### Work instructions
For the data below, the lines that hold "share" should be counted; only the resulting number is expected.

++++++++++

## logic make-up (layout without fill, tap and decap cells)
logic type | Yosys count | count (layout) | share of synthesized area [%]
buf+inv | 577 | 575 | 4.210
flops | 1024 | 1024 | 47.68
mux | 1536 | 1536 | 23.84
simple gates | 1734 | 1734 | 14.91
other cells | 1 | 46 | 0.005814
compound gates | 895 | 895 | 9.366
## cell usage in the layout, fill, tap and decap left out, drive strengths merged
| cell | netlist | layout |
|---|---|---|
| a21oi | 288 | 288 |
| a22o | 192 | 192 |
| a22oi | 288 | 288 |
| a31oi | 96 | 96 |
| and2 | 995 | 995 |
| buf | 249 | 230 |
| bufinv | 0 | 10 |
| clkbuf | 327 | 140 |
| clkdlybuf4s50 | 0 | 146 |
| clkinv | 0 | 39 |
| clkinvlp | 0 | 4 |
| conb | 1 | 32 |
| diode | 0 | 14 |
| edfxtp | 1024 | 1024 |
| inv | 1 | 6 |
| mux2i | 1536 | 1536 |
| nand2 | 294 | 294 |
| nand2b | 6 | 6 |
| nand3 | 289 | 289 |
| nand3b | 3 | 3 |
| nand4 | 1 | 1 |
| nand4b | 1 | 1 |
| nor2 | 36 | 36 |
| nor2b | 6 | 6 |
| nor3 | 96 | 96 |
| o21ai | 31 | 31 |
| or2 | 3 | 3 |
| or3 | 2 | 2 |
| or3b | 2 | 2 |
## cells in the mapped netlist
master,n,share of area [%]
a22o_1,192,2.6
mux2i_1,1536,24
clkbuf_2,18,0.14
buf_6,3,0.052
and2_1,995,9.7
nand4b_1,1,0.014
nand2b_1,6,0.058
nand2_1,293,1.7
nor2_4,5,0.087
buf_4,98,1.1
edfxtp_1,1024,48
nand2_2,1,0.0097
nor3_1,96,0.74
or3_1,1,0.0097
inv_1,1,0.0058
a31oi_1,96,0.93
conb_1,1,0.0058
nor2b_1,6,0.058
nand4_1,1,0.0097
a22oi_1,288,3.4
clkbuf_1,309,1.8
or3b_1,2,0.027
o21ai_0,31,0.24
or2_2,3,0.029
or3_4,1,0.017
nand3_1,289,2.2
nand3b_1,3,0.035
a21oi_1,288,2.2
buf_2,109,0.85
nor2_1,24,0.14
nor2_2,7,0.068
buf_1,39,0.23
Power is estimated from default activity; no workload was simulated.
**/design/flow/run.sh**
```bash
#!/bin/bash
# OpenROAD 26Q1-2900-gdf79404cd8, Yosys 0.63+post, stock flow scripts
make -C /OpenROAD-flow-scripts/flow DESIGN_CONFIG=/design/flow/config.mk WORK_HOME=/design/flow/orfs finish
```
**/design/flow/config.mk**
```make
export PLATFORM = sky130hd
export DESIGN_NAME = z80tube
export DESIGN_NICKNAME = z80tube
export VERILOG_FILES = /design/flow/design.v
export SDC_FILE = /design/flow/constraint.sdc
export NUM_CORES = 4
export LEC_CHECK = 1
export CORE_AREA = 10 10 113 113
export DIE_AREA = 0 0 123 123
```
**/design/flow/constraint.sdc**
```tcl
current_design z80tube

set clk_period 2.2
set clk_io_pct 0.2

create_clock -name clk0 -period $clk_period [get_ports {CLK}]

set non_clock_inputs [all_inputs -no_clocks]
set_input_delay [expr $clk_period * $clk_io_pct] -clock clk0 $non_clock_inputs
set_output_delay [expr $clk_period * $clk_io_pct] -clock clk0 [all_outputs]
```
module glue(
            input [15:0] adr,
            input	ioreq_b,
            input	clk,
            input	reset_b,
            input	wr_b,
            input	rd_b,
            input	slave_rd_b,
            input	slave_wr,
            output	host_slave_wclk,
            output	slave_host_oeb,
            output	slave_dor,
            inout	host_dor,
            output	slave_dir,
            inout	host_dir
            );
  reg	slave_wr_q;
  reg	slave_rd_qb;
  reg	host_wr_qb;
  reg	host_rd_qb;
  reg	host_dor_q;
  reg	slave_dor_q;
  reg	host_slave_wclk_en_lat_qb;
  wire fd1_decode_b;
  wire host_sel_data_b = ( fd1_decode_b | adr[9] |  adr[0] | ioreq_b) ;
  wire host_sel_stat_b = ( fd1_decode_b | adr[9] | !adr[0] | ioreq_b) ;
  always @ ( clk )
    if ( !clk )
      host_slave_wclk_en_lat_qb <= host_sel_data_b | wr_b;
  assign host_slave_wclk = !host_slave_wclk_en_lat_qb & clk;
  assign slave_host_oeb =  host_sel_data_b | rd_b;
  assign {host_dir, host_dor} = ( host_sel_stat_b | rd_b ) ? 2'bz: { !slave_dor_q & slave_rd_qb, host_dor_q & !slave_wr_q};  
  assign {slave_dir, slave_dor} = { !host_dor_q & host_rd_qb , slave_dor_q & host_wr_qb};
  nand8 nand8_u(
                .i({adr[15:10], adr[8], adr[7]} ),
                .o(fd1_decode_b)
                );
  always @ ( posedge clk or negedge reset_b )
    if (!reset_b) 
      { slave_wr_q, slave_rd_qb, host_wr_qb, host_rd_qb, host_dor_q, slave_dor_q} <= 6'b011100;
    else begin 
      slave_wr_q  <= slave_wr;
      slave_rd_qb  <= slave_rd_b;    
      host_wr_qb   <= host_sel_data_b | wr_b;
      host_rd_qb <= host_sel_data_b  | rd_b;
      slave_dor_q <= !host_wr_qb | (slave_rd_qb & slave_dor_q);
      host_dor_q  <= slave_wr_q  | (host_rd_qb & host_dor_q);      
    end
endmodule
module cpld_fifo(
                 input [15:0] adr,
                 input	ioreq_b,
                 input	clk,
                 input	reset_b,
                 input	wr_b,
                 input	rd_b,
                 input	slave_rd_b,
                 input	slave_wr,
                 input  slave_unused,
                 inout [7:0]	host_data,
                 inout [7:0]	slave_data,
                 output	slave_dor,
                 output	slave_dir
                 );
  wire host_slave_wclk, slave_host_oeb;
  glue glue_u(
            .adr(adr),
            .ioreq_b(ioreq_b),
            .clk(clk),
            .reset_b(reset_b),
            .wr_b(wr_b),
            .rd_b(rd_b),
            .slave_rd_b(slave_rd_b),
            .slave_wr(slave_wr),
            .host_slave_wclk(host_slave_wclk),
            .slave_host_oeb(slave_host_oeb),
            .slave_dor(slave_dor),
            .host_dor(host_data[1]),
            .slave_dir(slave_dir),
            .host_dir(host_data[0])
       );
  lvc374 slave_host_u(
                      .clk(slave_wr),
                      .oeb(slave_host_oeb),
                      .d(slave_data),
                      .q(host_data)
         );
  lvc374 host_slave_u(
                      .clk(host_slave_wclk),
                      .oeb(slave_rd),
                      .d(host_data),
                      .q(slave_data)                      
         );
endmodule
<file path="design.v">
`timescale 1ns / 1ps
module deinterleaver(
    input wire clk,
    input wire reset,
    input wire in,
    output reg out
    );
	reg [6:0]i;
	wire [6:0]k;
	reg [6:0]Ncbps;
itok itok (
    .Ncbps(Ncbps), 
    .i(i), 
    .k(k)
    );
	reg flag;
	always@(posedge clk or negedge reset)
	begin
		if (!reset)
		begin
			i <= 0;
			Ncbps <= 7'd48;
			flag <= 0;
		end	
		else if (Ncbps == 7'd48 && i == 7'd47)
		begin
			i <= 0;
			Ncbps <= 7'd96;
			flag <= 1;
		end	
		else if (i == 7'd95)
		begin
			i <= 0;
			flag <= ~flag;
		end	
		else
			i <= i+1;
	end	
	reg [0:47]signal;
	always@(posedge clk or negedge reset)
	begin
		if (!reset)
			signal <= 0;
		else if(Ncbps == 7'd48)
			signal[k] <= in;
	end
	reg [0:95]a,b;
	always@(posedge clk or negedge reset)
	begin
		if (!reset)
		begin
			a <= 0; b <= 0;
		end
		else if (Ncbps == 7'd96 && flag == 1)	
			a[k] <= in;
		else if (Ncbps == 7'd96 && flag == 0)	
			b[k] <= in;
	end
	reg [7:0]counter;
	always@(posedge clk or negedge reset)
	begin
		if (!reset)
			counter <= 0;
		else if (counter < 8'd143)
			counter <= counter +1;
		else if (counter == 8'd143)
			counter <= 8'd255;  
	end	
	always@(posedge clk or negedge reset)
	begin
		if (!reset)
		begin
		end
		else if (counter <= 143)
		begin
			if (counter >= 96)
			begin
				out <= signal[counter - 96];
			end
		end
		else if (counter == 255 && flag == 0)
			out <= a[i];
		else if (counter == 255 && flag == 1)
			out <= b[i];	
	end
endmodule
module itok(Ncbps,i,k);
	input wire [6:0]Ncbps;  
	input wire [6:0]i;
	output reg [6:0]k;  
	always@(*)
	begin
		if (Ncbps == 7'd48)
		begin
			k = (i<<4) - 47*((i<<4)/48);
		end
		else if (Ncbps == 7'd96)
		begin
			k = (i<<4) - 95*((i<<4)/96);
		end
		else  
			k = 8'b0;
	end
endmodule
</file>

++++++++++

### Task answer
2